Case in point: I was trying to get her picture in this new outfit a friend sent for her, and this was the only one I could get of her looking my way!
All the other photos were her watching Brian or looking for him! Believe me, this is a wonderful problem to have.
Today was a big day for me. A lot of people are shocked at how "strong" I am about certain things... how I'm able to handle situations surrounding Gavin's death that really should level me. Trust me, sometimes I'm shocked myself. But there has been one thing that HAS really wrecked me over this past year. And until today, the idea of it left me frozen with grief.
I conquered my Mount Everest today.
I went to Barnes and Noble.
Barnes and Noble has an awesome store nearby. I love their kids section - they have books and trains and legos and toys. This Barnes and Noble was the scene of my very last "love bomb" day with Gavin and Brian... just days before Gavin died.
We were there for hours looking at books, reading and playing with toys. We are HUGE book lovers in this family so this was a really fun day. I spent too much money on books and toys... and I'm so glad I did. One thing I bought for Gavin was a light up Octopus that illuminates stars on the ceiling. Every night when I turn it on for Brian, I remember that day.

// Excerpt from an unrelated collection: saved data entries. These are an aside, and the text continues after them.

Context: an optimization exercise on an open-source flow, tuned for small area and a short achievable clock period. The choices shown serve that exercise and are no tape-out recipe.
In this exercise RTL edits were held to simulation tests only and were not proved equivalent to the original.
Power and IR drop assume default switching activity.

==> flow/design.v <==
module xbee_rx (
    input  wire       clk,
    input  wire       rst,         
    input  wire       wr_valid,
    input  wire [7:0] wr_data,
    input  wire       run,
    input  wire [1:0] mode,        
    input  wire       flush,
    output reg  [5:0] avail,
    output reg        out_valid,
    output reg  [1:0] out_kind,
    output reg  [7:0] out_data
);
    localparam CAP = 32;
    localparam ST_HUNT   = 3'd0;
    localparam ST_LEN_HI = 3'd1;
    localparam ST_LEN_LO = 3'd2;
    localparam ST_PAY    = 3'd3;
    localparam ST_CKS    = 3'd4;
    localparam K_PAYLOAD = 2'd0;
    localparam K_FRAME   = 2'd1;
    localparam K_BADCKS  = 2'd2;
    localparam K_SPECIAL = 2'd3;
    localparam [7:0] DELIM = 8'h7E;
    localparam [7:0] ESC   = 8'h7D;
    localparam [7:0] XON   = 8'h11;
    localparam [7:0] XOFF  = 8'h13;
    reg [7:0] sr [0:CAP-1];    
    reg [5:0] nav;          
    reg       nz;           
    reg       m_api;        
    reg       m_esc;        
    wire [5:0] cnt = ~nav;
    wire mode_ok     = (m_api && !mode[1] && mode[0]) || (m_esc && mode[1] && !mode[0]);
    wire go          = run && !flush && nz;    
    wire step        = go && mode_ok;
    wire mode_change = (m_api || m_esc) && !mode_ok;   
    wire full        = cnt[5];
    integer i;
    always @(posedge clk) begin
        if (wr_valid) begin
            sr[0] <= wr_data;
            for (i = 1; i < CAP; i = i + 1)
                sr[i] <= sr[i-1];
        end
    end
    wire [7:0] t0 [0:31];
    wire [7:0] t1 [0:15];
    wire [7:0] t2 [0:7];
    wire [7:0] t3 [0:3];
    wire [7:0] t4 [0:1];
    genvar g;
    generate
        for (g = 0; g < 32; g = g + 1) begin : g_t0
            assign t0[g] = sr[(62 - g) % 32];
        end
        for (g = 0; g < 16; g = g + 1) begin : g_t1
            assign t1[g] = nav[0] ? t0[2*g+1] : t0[2*g];
        end
        for (g = 0; g < 8; g = g + 1) begin : g_t2
            assign t2[g] = nav[1] ? t1[2*g+1] : t1[2*g];
        end
        for (g = 0; g < 4; g = g + 1) begin : g_t3
            assign t3[g] = nav[2] ? t2[2*g+1] : t2[2*g];
        end
        for (g = 0; g < 2; g = g + 1) begin : g_t4
            assign t4[g] = nav[3] ? t3[2*g+1] : t3[2*g];
        end
    endgenerate
    wire [7:0] b_rd = nav[4] ? t4[1] : t4[0];
    reg       ev_step;      
    reg [7:0] ev_b;
    wire [5:0] c_m1 = cnt - 6'd1;
    wire [5:0] c_p1 = cnt + 6'd1;
    wire [5:0] c_fl = {5'd0, wr_valid};
    wire [5:0] c_ns = flush ? c_fl : (wr_valid && !full) ? c_p1 : cnt;
    wire [5:0] c_st = wr_valid ? cnt : c_m1;
    wire       z_ns = flush ? wr_valid : (wr_valid || nz);
    wire       z_st = wr_valid || (cnt != 6'd1);
    wire [5:0] c_nx = step ? c_st : c_ns;
    wire       z_nx = step ? z_st : z_ns;
    always @(posedge clk) begin
        ev_b <= b_rd;
        if (rst) begin
            avail    <= 6'd0;
            nav      <= 6'h3F;
            nz       <= 1'b0;
            m_api    <= 1'b0;
            m_esc    <= 1'b0;
            ev_step  <= 1'b0;
        end else begin
            m_api    <= (mode == 2'd1);
            m_esc    <= (mode == 2'd2);
            ev_step  <= step;
            avail    <= c_nx;
            nav      <= ~c_nx;
            nz       <= z_nx;
        end
    end
    reg  [2:0]  state;
    reg         esc;
    reg  [15:0] rem;      
    reg  [7:0]  sum;
    wire [7:0] b = ev_b;
    wire [7:0] v = {b[7:6], b[5] ^ esc, b[4:0]};
    reg  [2:0]  n_state;
    reg         n_esc;
    reg         n_item;
    reg  [1:0]  n_kind;
    reg  [7:0]  n_data;
    reg         deliver;
    always @(*) begin
        n_state = state;
        n_esc   = esc;
        n_item  = 1'b0;
        n_kind  = K_PAYLOAD;
        n_data  = v;
        deliver = 1'b0;
        if (state == ST_HUNT) begin
            if (b == DELIM) begin
                n_state = ST_LEN_HI;
                n_esc   = 1'b0;
            end
        end else if (!m_esc) begin
            deliver = 1'b1;
        end else if (esc) begin
            n_esc   = 1'b0;
            deliver = 1'b1;
        end else if (b == ESC) begin
            n_esc = 1'b1;
        end else if (b == DELIM) begin
            n_item  = 1'b1;
            n_kind  = K_SPECIAL;
            n_state = ST_LEN_HI;
        end else if (b == XON || b == XOFF) begin
            n_item  = 1'b1;
            n_kind  = K_SPECIAL;
            n_state = ST_HUNT;
        end else begin
            deliver = 1'b1;
        end
        if (deliver) begin
            case (state)
                ST_LEN_HI: begin
                    n_state     = ST_LEN_LO;
                end
                ST_LEN_LO: begin
                    n_state    = ({rem[15:8], v} != 16'h0000) ? ST_PAY : ST_CKS;
                end
                ST_PAY: begin
                    n_item = 1'b1;
                    n_kind = K_PAYLOAD;
                    if (rem == 16'd1)
                        n_state = ST_CKS;
                end
                default: begin  
                    n_item  = 1'b1;
                    n_kind  = (v == ~sum) ? K_FRAME : K_BADCKS;
                    n_data  = ~sum;
                    n_state = ST_HUNT;
                end
            endcase
        end
    end
    always @(posedge clk) begin
        if (rst) begin
            state     <= ST_HUNT;
            esc       <= 1'b0;
            out_valid <= 1'b0;
        end else begin
            if (mode_change) begin
                state <= ST_HUNT;
                esc   <= 1'b0;
            end else if (ev_step) begin
                state <= n_state;
                esc   <= n_esc;
            end
            out_valid <= ev_step && n_item;
        end
        if (ev_step && deliver) begin
            case (state)
                ST_LEN_HI: rem[15:8] <= v;
                ST_LEN_LO: begin
                    rem[7:0] <= v;
                    sum      <= 8'h00;
                end
                ST_PAY: begin
                    rem <= rem - 16'd1;
                    sum <= sum + v;
                end
                default: ;
            endcase
        end
        out_kind <= n_kind;
        out_data <= n_data;
    end
endmodule
Settings: LEC_CHECK=0, CAP_MARGIN=20, CORE_MARGIN=2, CORE_UTILIZATION=55, CTS_BUF_LIST=sky130_fd_sc_hd__clkbuf_16, CTS_CLUSTER_DIAMETER=90, CTS_CLUSTER_SIZE=30, SETUP_SLACK_MARGIN=3.8, SLEW_MARGIN=20; clock period 6.0 ns.
standard.sh (not shown) runs the stock make flow with config.mk's settings and CLKGATE_MAP_FILE= SYNTH_SCRIPT=/design/flow/synth_recipe.tcl, a recipe that flattens the netlist after the stock synthesis.
==> flow/flow/run.sh <==
#!/bin/bash
# Own layout flow: the standard ORFS flow (standard.sh) with one change:
# clock tree synthesis inserts no dummy load cells (the same CTS options as
# the standard flow otherwise, from config.mk). Each tool's output goes to
# ORFS's logs under orfs/logs; standard.sh's own output to standard.log here.
set -euo pipefail
W=$(pwd)
export CTS_ARGS="-sink_clustering_enable -repair_clock_nets -dont_use_dummy_load -buf_list sky130_fd_sc_hd__clkbuf_16 -sink_clustering_size 30 -sink_clustering_max_diameter 90"
bash standard.sh > "$W/standard.log" 2>&1
==> next run, changes <==
--- a/flow/design.v
+++ b/flow/design.v
@@ -103,17 +103,21 @@
     reg  [7:0]  sum;
     wire [7:0] b = ev_b;
     wire [7:0] v = {b[7:6], b[5] ^ esc, b[4:0]};
     reg  [2:0]  n_state;
     reg         n_esc;
+    reg  [15:0] n_rem;
+    reg  [7:0]  n_sum;
     reg         n_item;
     reg  [1:0]  n_kind;
     reg  [7:0]  n_data;
     reg         deliver;
     always @(*) begin
         n_state = state;
         n_esc   = esc;
+        n_rem   = rem;
+        n_sum   = sum;
         n_item  = 1'b0;
         n_kind  = K_PAYLOAD;
         n_data  = v;
         deliver = 1'b0;
         if (state == ST_HUNT) begin
@@ -140,18 +144,23 @@
             deliver = 1'b1;
         end
         if (deliver) begin
             case (state)
                 ST_LEN_HI: begin
+                    n_rem[15:8] = v;
                     n_state     = ST_LEN_LO;
                 end
                 ST_LEN_LO: begin
+                    n_rem[7:0] = v;
+                    n_sum      = 8'h00;
                     n_state    = ({rem[15:8], v} != 16'h0000) ? ST_PAY : ST_CKS;
                 end
                 ST_PAY: begin
                     n_item = 1'b1;
                     n_kind = K_PAYLOAD;
+                    n_sum  = sum + v;
+                    n_rem  = rem - 16'd1;
                     if (rem == 16'd1)
                         n_state = ST_CKS;
                 end
                 default: begin  
                     n_item  = 1'b1;
@@ -175,23 +184,13 @@
                 state <= n_state;
                 esc   <= n_esc;
             end
             out_valid <= ev_step && n_item;
         end
-        if (ev_step && deliver) begin
-            case (state)
-                ST_LEN_HI: rem[15:8] <= v;
-                ST_LEN_LO: begin
-                    rem[7:0] <= v;
-                    sum      <= 8'h00;
-                end
-                ST_PAY: begin
-                    rem <= rem - 16'd1;
-                    sum <= sum + v;
-                end
-                default: ;
-            endcase
+        if (ev_step) begin
+            rem <= n_rem;
+            sum <= n_sum;
         end
         out_kind <= n_kind;
         out_data <= n_data;
     end
 endmodule
=>
- clock skew goes down by 0.012 ns
- wire length goes down slightly
- cell area goes down slightly
- final cell count is about the same
- worst setup slack is better by 0.011 ns
- sequential share of layout area goes up by 0.34 points
- fmax goes up slightly
- synthesized cell count goes up slightly
- count of clock-buffer cells in the layout is unchanged
- core utilization goes down by 0.50 points
- global-route usage goes down by 0.14 points
- sequential power hardly moves
- combinational power goes up by roughly a tenth


== the reference run ==
// xbee_rx: RTL as listed in full above, without the edits since
clock: 6.0 ns
lec_check: 0
cap_margin: 20
core_margin: 2
core_utilization: 55
cts_buf_list: sky130_fd_sc_hd__clkbuf_16
cts_cluster_diameter: 90
cts_cluster_size: 30
setup_slack_margin: 3.8
slew_margin: 20
run.sh (not shown) runs the stock make flow with config.mk's settings and CLKGATE_MAP_FILE= SYNTH_SCRIPT=/design/flow/synth_recipe.tcl, a recipe that flattens the netlist after the stock synthesis.
Stock flow here: none of the scripts above is used.
Edits applied to the flow inputs when going from the reference run to the trial run:
--- a/flow/design.v
+++ b/flow/design.v
@@ -104,15 +104,19 @@
     wire [7:0] b = ev_b;
     wire [7:0] v = {b[7:6], b[5] ^ esc, b[4:0]};
     reg  [2:0]  n_state;
     reg         n_esc;
+    reg  [15:0] n_rem;
+    reg  [7:0]  n_sum;
     reg         n_item;
     reg  [1:0]  n_kind;
     reg  [7:0]  n_data;
     reg         deliver;
     always @(*) begin
         n_state = state;
         n_esc   = esc;
+        n_rem   = rem;
+        n_sum   = sum;
         n_item  = 1'b0;
         n_kind  = K_PAYLOAD;
         n_data  = v;
         deliver = 1'b0;
@@ -141,16 +145,21 @@
         end
         if (deliver) begin
             case (state)
                 ST_LEN_HI: begin
+                    n_rem[15:8] = v;
                     n_state     = ST_LEN_LO;
                 end
                 ST_LEN_LO: begin
+                    n_rem[7:0] = v;
+                    n_sum      = 8'h00;
                     n_state    = ({rem[15:8], v} != 16'h0000) ? ST_PAY : ST_CKS;
                 end
                 ST_PAY: begin
                     n_item = 1'b1;
                     n_kind = K_PAYLOAD;
+                    n_sum  = sum + v;
+                    n_rem  = rem - 16'd1;
                     if (rem == 16'd1)
                         n_state = ST_CKS;
                 end
                 default: begin  
@@ -176,21 +185,11 @@
                 esc   <= n_esc;
             end
             out_valid <= ev_step && n_item;
         end
-        if (ev_step && deliver) begin
-            case (state)
-                ST_LEN_HI: rem[15:8] <= v;
-                ST_LEN_LO: begin
-                    rem[7:0] <= v;
-                    sum      <= 8'h00;
-                end
-                ST_PAY: begin
-                    rem <= rem - 16'd1;
-                    sum <= sum + v;
-                end
-                default: ;
-            endcase
+        if (ev_step) begin
+            rem <= n_rem;
+            sum <= n_sum;
         end
         out_kind <= n_kind;
         out_data <= n_data;
     end
Notes after the runs:
The reference run reports its launch point of the worst path as mode[1] while the trial run reports avail[1].
Share of the synthesized area in compound gates (AO/OA/AOI/OAI) (higher): the trial run
[compare] base=the reference run new=the trial run: global-route track usage on met1 fell 0.27 points; via count moved down; area of all placed cells without fillers decreased 140 sq um; final critical-path required period has increased.

==> port drivers added, routing unchanged <==
Ports are ideal in the flow. The routed layouts listed here were re-timed in OpenROAD. Step 1 sets driving cells, clkbuf_16 on the clock port and buf_2 on the other inputs (assumed; they add their load-dependent delay and slew). Step 2 times the ports against the registers' clock, not the clock port: input delays grow and output delays shrink by t, the midpoint of the rising clock arrivals with the driver on. a / b / c = ideal / step 1 / step 2; a / b = the first two.
| run | t, ns | slack for setup (ns) | clock arrival spread, ns |
|---|---|---|---|
| the first run of note 1 | 0.523 | 3.815 / 3.799 / 3.306 | 0.043 / 0.044 |
| the second run of note 1 | 0.525 | 3.825 / 3.781 / 3.352 | 0.033 / 0.034 |
| the reference run | 0.532 | 3.827 / 3.801 / 3.311 | 0.022 / 0.023 |
| the trial run | 0.532 | 3.822 / 3.778 / 3.330 | 0.021 / 0.021 |
After both steps setup and hold are still met in every run listed. The setup slack of the reference run, which loses most, moves by -0.026 ns with the drivers and by -0.516 ns with both steps.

I have passed by that bookstore many times this year - and felt like I couldn't breathe. I dreaded ever having to go there again. This is not like me - and I don't enjoy feeling like something has that kind of control over me. So when a flyer came home in Brian's backpack that his pre-school was hosting a book fair there today - I was frozen... and then determined. I knew I had to conquer this.
After school we headed over to the store. I had packed a lunch and we ate in the cafe. Before all of his friends got there, we had time to read a few Star Wars books.
They had the author, Eli Kowalski, there with his dog named Kushka. He writes adorable books about his dog and how she loves to wear different hats. He met with the kids and let them pet Kushka and then read his book to them.
After the presentation was over, Brian, Hope and I headed over to the toys. I watched him build Legos while I let myself go deep in thought.
Grief is such a funny thing. I can't explain why I felt more dread over going back to a bookstore than I did over choosing an urn. But it is what it is and it's not worth questioning or over-analyzing.
The last time we were there, Brian wanted to choose a book for Gavin.
And today, he wanted to choose a book for Hope.
He walked right back to that same section with a purpose. A man on a mission. And he pulled out this book with a blue butterfly right smack in the middle of the cover.
Today I climbed a mountain. And I got an unexpected and exhilarating view from the top.